Crime Library: Criminal Minds and Methods

Biloxi Confidential

Post-Aftermath: Mr. Mike Sings

Facing, while in one's 60s, the prospect of a lifetime in prison can have a sobering effect on even the toughest of men. In the words of former U.S. Attorney George Phillips, interviewed many years later by Court TV, "When you slam that jailhouse door on somebody, I don't care how mean and tough and big and bad they are, that sound sometimes changes a fella's mind."

In the case of Mike Gillich, it had precisely that effect. Facing possibly the rest of his life in jail, by the mid-1990s the once-formidable Dixie Don was ready to sing the tune many had been waiting nearly a decade to hear. He was ready to finger the murderer, in exchange for a clemency deal, of course.

When, during interviews by the FBI, he finally revealed who pulled the trigger on the Sherrys, the revelation was a shocker. It turned out to be someone who had never, in all that time, been suspected or even publicly linked to any part of the conspiracy. The actual killer was a shadowy Dixie Mafia hitman who had flown completely under investigators' radar for nine years; an ex-con and part-time carnival worker from Texas named Thomas Leslie Holcomb. The driver of the getaway car, Gillich said, was an ex-cop named Glenn Cook. Most damning of all, Gillich also directly implicated Pete Halat.

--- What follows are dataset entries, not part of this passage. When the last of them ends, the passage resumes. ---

From an optimization exercise on the open Yosys and OpenROAD flow, aimed at small area, a short achievable clock period and few clock cycles per item; shortcuts taken in it are not production practice. Only simulation tests tie the RTL to the original design; equivalence was not proved.

## aes_enc_core
module aes_enc_core (
    input  wire         clk,
    input  wire         rst,         
    input  wire         key_load,    
    input  wire [1:0]   key_len,     
    input  wire [255:0] key,         
    input  wire         in_valid,
    output reg          in_ready,
    input  wire [127:0] in_data,
    output reg          out_valid,
    output wire [127:0] out_data
);
    reg         l128, l192, l256;    
    reg  [3:0]  nr;                  
    reg  [2:0]  kp;                  
    reg         krdy;                
    reg         v1, w1, vm1, wm1, v2, w2, vm2, wm2;
    reg  [3:0]  r1, rm1, r2, rm2;
    reg  [1:0]  gn;                  
    reg         gopen;               
    wire        lastm2 = (rm2 == nr);
    wire        cont2  = vm2 && !lastm2;             
    wire        accept = in_valid && in_ready;
    reg  [255:0] ks;
    reg  [127:0] h0, h1, rko;
    reg  [31:0]  ksi;                
    reg          ksi_rot;            
    reg  [47:0]  km;                 
    wire [31:0] S7 = ks[31:0];
    wire [31:0] H00 = h0[127:96], H01 = h0[95:64], H02 = h0[63:32], H03 = h0[31:0];
    wire [31:0] H10 = h1[127:96], H11 = h1[95:64], H12 = h1[63:32], H13 = h1[31:0];
    wire [31:0] kin = ksi_rot ? {ksi[23:0], ksi[31:24]} : ksi;
    wire [47:0] km_d;
  ...
==> flow/config.mk <==
export PLATFORM = sky130hd
export DESIGN_NAME = aes_enc_core
export DESIGN_NICKNAME = aes_enc_core
export VERILOG_FILES = /design/flow/design.v
export SDC_FILE = /design/flow/constraint.sdc
export NUM_CORES = 8
export LEC_CHECK = 0
export CAP_MARGIN = 20
export CORE_MARGIN = 2
export CORE_UTILIZATION = 50
export CTS_CLUSTER_DIAMETER = 100
export CTS_CLUSTER_SIZE = 20
export PLACE_DENSITY = 0.7
export SLEW_MARGIN = 20
==> flow/constraint.sdc <==
create_clock -name core_clock -period 10.0 [get_ports {clk}]
set_input_delay 2.0000 -clock core_clock [delete_from_list [all_inputs] [get_ports {clk}]]
set_output_delay 2.0000 -clock core_clock [all_outputs]
set_load 0.01 [all_outputs]
standard.sh (not shown) runs the stock make flow with config.mk's settings and CLKGATE_MAP_FILE= SYNTH_SCRIPT=/design/flow/synth_recipe.tcl, a recipe that flattens the netlist after the stock synthesis.
==> flow/flow/run.sh <==
#!/bin/bash
# Own layout flow: the standard flow (standard.sh, with its synthesis
# script and steps) with these settings changed:
#  - synthesis maps the logic with the ABC script in flow/abc.script (an
#    area-oriented mapping) instead of ORFS's speed script;
#  - the make variables listed in flow/make_vars.txt (one VAR=value per
#    line) are added to both make runs: among them SETUP_SLACK_MARGIN, so
#    that the timing repair steps aim for extra setup slack and the layout is
#    sized for a short period, although the clock stays at the design's.
# Each tool's output goes to a log file of its own in this folder.
set -uo pipefail
W=$PWD
SD=$W/scripts_own
rm -rf "$SD"; mkdir -p "$SD"
for f in "$FLOW_HOME"/scripts/*; do ln -s "$f" "$SD/"; done
rm -f "$SD/abc_area.script"; cp "$W/flow/abc.script" "$SD/abc_area.script"
VARS=()
if [[ -f "$W/flow/make_vars.txt" ]]; then
  while IFS= read -r line; do
    [[ -z "$line" || "$line" == \#* ]] && continue
    VARS+=("$line")
  done < "$W/flow/make_vars.txt"
fi
bash standard.sh SCRIPTS_DIR="$SD" ABC_AREA=1 "${VARS[@]}" synth > "$W/synth.log" 2>&1 || { tail -30 "$W/synth.log"; exit 1; }
bash standard.sh "${VARS[@]}" finish > "$W/layout.log" 2>&1 || { tail -30 "$W/layout.log"; exit 1; }
==> flow/flow/abc.script <==
&get -n
&st
&dch
&nf -a -R 1000
&put
==> flow/flow/make_vars.txt <==
SETUP_SLACK_MARGIN=6.8
BUFFER_PORTS_ARGS=-buffer_cell sky130_fd_sc_hd__buf_2
Testbench counts at the start, summed over its fixed seeds: cycles 12,694, items 1,687.
Source: an optimization exercise on an open RTL-to-GDS flow (aim: small area, a short achievable clock period and few clock cycles per item). Production flows keep margins and buffers that such runs may drop. The RTL was checked by simulation tests, not by an equivalence proof against the original design.

--- flow/config.mk ---
export PLATFORM = sky130hd
export DESIGN_NAME = sha256_engine
export DESIGN_NICKNAME = sha256_engine
export VERILOG_FILES = /design/flow/design.v
export SDC_FILE = /design/flow/constraint.sdc
export NUM_CORES = 4
export LEC_CHECK = 0
export CAP_MARGIN = 20
export CORE_MARGIN = 2
export CORE_UTILIZATION = 60
export CTS_CLUSTER_DIAMETER = 150
export CTS_CLUSTER_SIZE = 20
export SLEW_MARGIN = 20
--- flow/constraint.sdc ---
create_clock -name core_clock -period 20.0 [get_ports {clk}]
set_input_delay 4.0000 -clock core_clock [delete_from_list [all_inputs] [get_ports {clk}]]
set_output_delay 4.0000 -clock core_clock [all_outputs]
set_load 0.01 [all_outputs]
--- flow/design.v ---
module sha256_engine (
    input  wire         clk,
    input  wire         rst,         
    input  wire         msg_valid,
    output reg          msg_ready,
    input  wire [31:0]  msg_data,
    input  wire         msg_first,
    output reg          dig_valid,
    output wire [255:0] dig_data
);
    localparam [1:0] S_WAIT = 2'd0,   
                     S_RUN  = 2'd2,   
                     S_FF   = 2'd3;   
    localparam [31:0] IV0 = 32'h6a09e667, IV1 = 32'hbb67ae85,
                      IV2 = 32'h3c6ef372, IV3 = 32'ha54ff53a,
                      IV4 = 32'h510e527f, IV5 = 32'h9b05688c,
                      IV6 = 32'h1f83d9ab, IV7 = 32'h5be0cd19;
    localparam [2047:0] KT1 = {
        32'h428a2f98, 32'hc67178f2, 32'hbef9a3f7, 32'ha4506ceb,
        32'h90befffa, 32'h8cc70208, 32'h84c87814, 32'h78a5636f,
        32'h748f82ee, 32'h682e6ff3, 32'h5b9cca4f, 32'h4ed8aa4a,
        32'h391c0cb3, 32'h34b0bcb5, 32'h2748774c, 32'h1e376c08,
        32'h19a4c116, 32'h106aa070, 32'hf40e3585, 32'hd6990624,
        32'hd192e819, 32'hc76c51a3, 32'hc24b8b70, 32'ha81a664b,
        32'ha2bfe8a1, 32'h92722c85, 32'h81c2c92e, 32'h766a0abb,
        32'h650a7354, 32'h53380d13, 32'h4d2c6dfc, 32'h2e1b2138,
        32'h27b70a85, 32'h14292967, 32'h06ca6351, 32'hd5a79147,
        32'hc6e00bf3, 32'hbf597fc7, 32'hb00327c8, 32'ha831c66d,
        32'h983e5152, 32'h76f988da, 32'h5cb0a9dc, 32'h4a7484aa,
        32'h2de92c6f, 32'h240ca1cc, 32'h0fc19dc6, 32'hefbe4786,
        32'he49b69c1, 32'hc19bf174, 32'h9bdc06a7, 32'h80deb1fe,
        32'h72be5d74, 32'h550c7dc3, 32'h243185be, 32'h12835b01,
        32'hd807aa98, 32'hab1c5ed5, 32'h923f82a4, 32'h59f111f1,
        32'h3956c25b, 32'he9b5dba5, 32'hb5c0fbcf, 32'h71374491
    };
    reg  [1:0]   st;
    reg  [5:0]   t;             
    reg  [6:0]   sc;            
    reg          free;          
    reg          fst_cur;       
    reg          hiv;           
    reg  [31:0]  w [0:15];      
    reg  [31:0]  a, b, c, d, e, f, g, hh;
    reg  [31:0]  kr;            
    reg  [31:0]  ha [0:4];      
    reg  [31:0]  he [0:4];      
    reg          run;           
    reg          ff;            
    reg          sched;         
    reg          hstep;         
    reg          take0;         
    wire xfer   = msg_valid & msg_ready;
    wire ivload = xfer & take0 & (msg_first | hiv);
    wire [31:0] w1  = w[1];
    wire [31:0] w14 = w[14];
    wire [31:0] s0w = {w1[6:0], w1[31:7]} ^ {w1[17:0], w1[31:18]} ^ (w1 >> 3);
    wire [31:0] s1w = {w14[16:0], w14[31:17]} ^ {w14[18:0], w14[31:19]} ^ (w14 >> 10);
    wire [31:0] w_next = s1w + w[9] + s0w + w[0];
    wire [31:0] wt     = w[15];
    wire [31:0] big_s1 = {e[5:0], e[31:6]} ^ {e[10:0], e[31:11]} ^ {e[24:0], e[31:25]};
    wire [31:0] big_s0 = {a[1:0], a[31:2]} ^ {a[12:0], a[31:13]} ^ {a[21:0], a[31:22]};
    wire [31:0] ch     = (e & f) ^ (~e & g);
    wire [31:0] maj    = (a & b) ^ (a & c) ^ (b & c);
    wire [31:0] k_s  = hh ^ kr ^ wt;
    wire [31:0] k_c  = ((hh & kr) | (hh & wt) | (kr & wt)) << 1;
    wire [31:0] aa_s = k_s ^ k_c ^ ch;
    wire [31:0] aa_c = ((k_s & k_c) | (k_s & ch) | (k_c & ch)) << 1;
    wire [31:0] ea_s = aa_s ^ aa_c ^ d;
    wire [31:0] ea_c = ((aa_s & aa_c) | (aa_s & d) | (aa_c & d)) << 1;
    wire [31:0] eb_s = ea_s ^ ea_c ^ big_s1;
    wire [31:0] eb_c = ((ea_s & ea_c) | (ea_s & big_s1) | (ea_c & big_s1)) << 1;
    wire [31:0] ab_s = big_s0 ^ big_s1 ^ maj;
    wire [31:0] ab_c = ((big_s0 & big_s1) | (big_s0 & maj) | (big_s1 & maj)) << 1;
    wire [31:0] ac_s = aa_s ^ aa_c ^ ab_s;
    wire [31:0] ac_c = ((aa_s & aa_c) | (aa_s & ab_s) | (aa_c & ab_s)) << 1;
    wire [31:0] ad_s = ac_s ^ ac_c ^ ab_c;
    wire [31:0] ad_c = ((ac_s & ac_c) | (ac_s & ab_c) | (ac_c & ab_c)) << 1;
    wire [31:0] a_rnd  = ad_s + ad_c;
    wire [31:0] e_rnd  = eb_s + eb_c;
    reg  [31:0] iva, ive;
    always @(*) begin
        case (t[1:0])
            2'd0: begin iva = IV0; ive = IV4; end    
            2'd1: begin iva = IV3; ive = IV7; end    
            2'd2: begin iva = IV2; ive = IV6; end    
            default: begin iva = IV1; ive = IV5; end  
        endcase
    end
    wire [31:0] sum_a = (fst_cur ? iva : ha[4]) + a;
    wire [31:0] sum_e = (fst_cur ? ive : he[4]) + e;
    assign dig_data = {ha[0], ha[1], ha[2], ha[3], he[0], he[1], he[2], he[3]};
    integer i;
    reg [1:0] st_n;
    reg [5:0] t_n;
    reg [6:0] sc_n;
    reg       free_n;
    always @(*) begin
        st_n   = st;
        t_n    = t;
        sc_n   = (sc == 7'd79) ? 7'd0 : sc + 7'd1;
        free_n = free & ~xfer;
        case (st)
            S_RUN: begin
                t_n = t + 6'd1;
                if (t == 6'd63)
                    st_n = S_FF;
                else if (t <= 6'd14 && !xfer)
                    st_n = S_WAIT;
            end
            S_FF: st_n = xfer ? S_RUN : S_WAIT;
            default: if (xfer) st_n = S_RUN;   
        endcase
        if (st_n == S_WAIT && st != S_WAIT)
            sc_n = 7'd0;
        if (free_n)
            sc_n = 7'd79;
        if (rst) begin
            st_n   = S_WAIT;
            t_n    = 6'd0;
            free_n = 1'b1;
            sc_n   = 7'd79;
        end
    end
    wire run_n = (st_n == S_RUN);
    always @(posedge clk) begin
        st      <= st_n;
        t       <= t_n;
        sc      <= sc_n;
        free    <= free_n;
        run     <= run_n;
        ff      <= (st_n == S_FF);
        sched   <= run_n & (t_n >= 6'd15) & (t_n <= 6'd62);
        hstep   <= (run_n & (t_n >= 6'd61)) | (st_n == S_FF);
        take0   <= (st_n == S_FF) | ((st_n == S_WAIT) & (t_n == 6'd0));
        msg_ready <= (run_n & (t_n <= 6'd14)) | (st_n == S_FF) |
                     ((st_n == S_WAIT) & (sc_n == 7'd79));
        dig_valid <= ~rst & ff;
        if (xfer & take0)
            fst_cur <= msg_first | hiv;
        if (rst)
            hiv <= 1'b1;
        else if (xfer & take0)
            hiv <= 1'b0;
        if (rst || ff)
            kr <= 32'h428a2f98;          
        else if (run)
            kr <= KT1[{t, 5'd0} +: 32];
    end
    always @(posedge clk) begin
        for (i = 0; i < 15; i = i + 1)
            w[i] <= w[i+1];
        w[15] <= sched ? w_next : xfer ? msg_data : w[0];
    end
    always @(posedge clk) begin
        ha[0] <= hstep ? sum_a : ha[4];
        he[0] <= hstep ? sum_e : he[4];
        for (i = 1; i < 5; i = i + 1) begin
            ha[i] <= ha[i-1];
            he[i] <= he[i-1];
        end
    end
    always @(posedge clk) begin
        if (ivload) begin
            {a, b, c, d, e, f, g, hh} <= {IV0, IV1, IV2, IV3, IV4, IV5, IV6, IV7};
        end else if (ff) begin
            {a, b, c, d} <= {sum_a, ha[0], ha[1], ha[2]};
            {e, f, g, hh} <= {sum_e, he[0], he[1], he[2]};
        end else begin
            hh <= g;
            g  <= f;
            f  <= e;
            e  <= run ? e_rnd : d;
            d  <= c;
            c  <= b;
            b  <= a;
            a  <= run ? a_rnd : hh;
        end
    end
endmodule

To prove his story about Holcomb, Gillich brought investigators to an old house where, he said, Holcomb had test-fired the .22. Closer investigation revealed bullet holes in the floor right were Gillich had said the shots were fired. Holcomb was located and arrested, charged with murder.

The noose was now tightening around Halat, with Mr. Mike hauling in the rope. Gillich described the fatal Angola meeting at which Nix and Halat had been present and asserted that Halat did, in fact, finger Vince as the one responsible for the missing money. Soon after that, according to Gillich's account, Halat returned to Biloxi, closed his office's safe deposit box, and opened a new one with Vince's name on it and a number similar to that of the previous box. This, Halat apparently hoped, would link Vince to the theft of the money in Nix's eyes.

It was enough for the prosecutors to proceed. Halat was indicted on October 23, 1996. Along with Nix, Holcomb, and LaRa Sharpe, he was charged with conspiracy to commit murder. Of course, Halat, now a former mayor, vociferously denied the charges, but, by this point, his credibility was shot.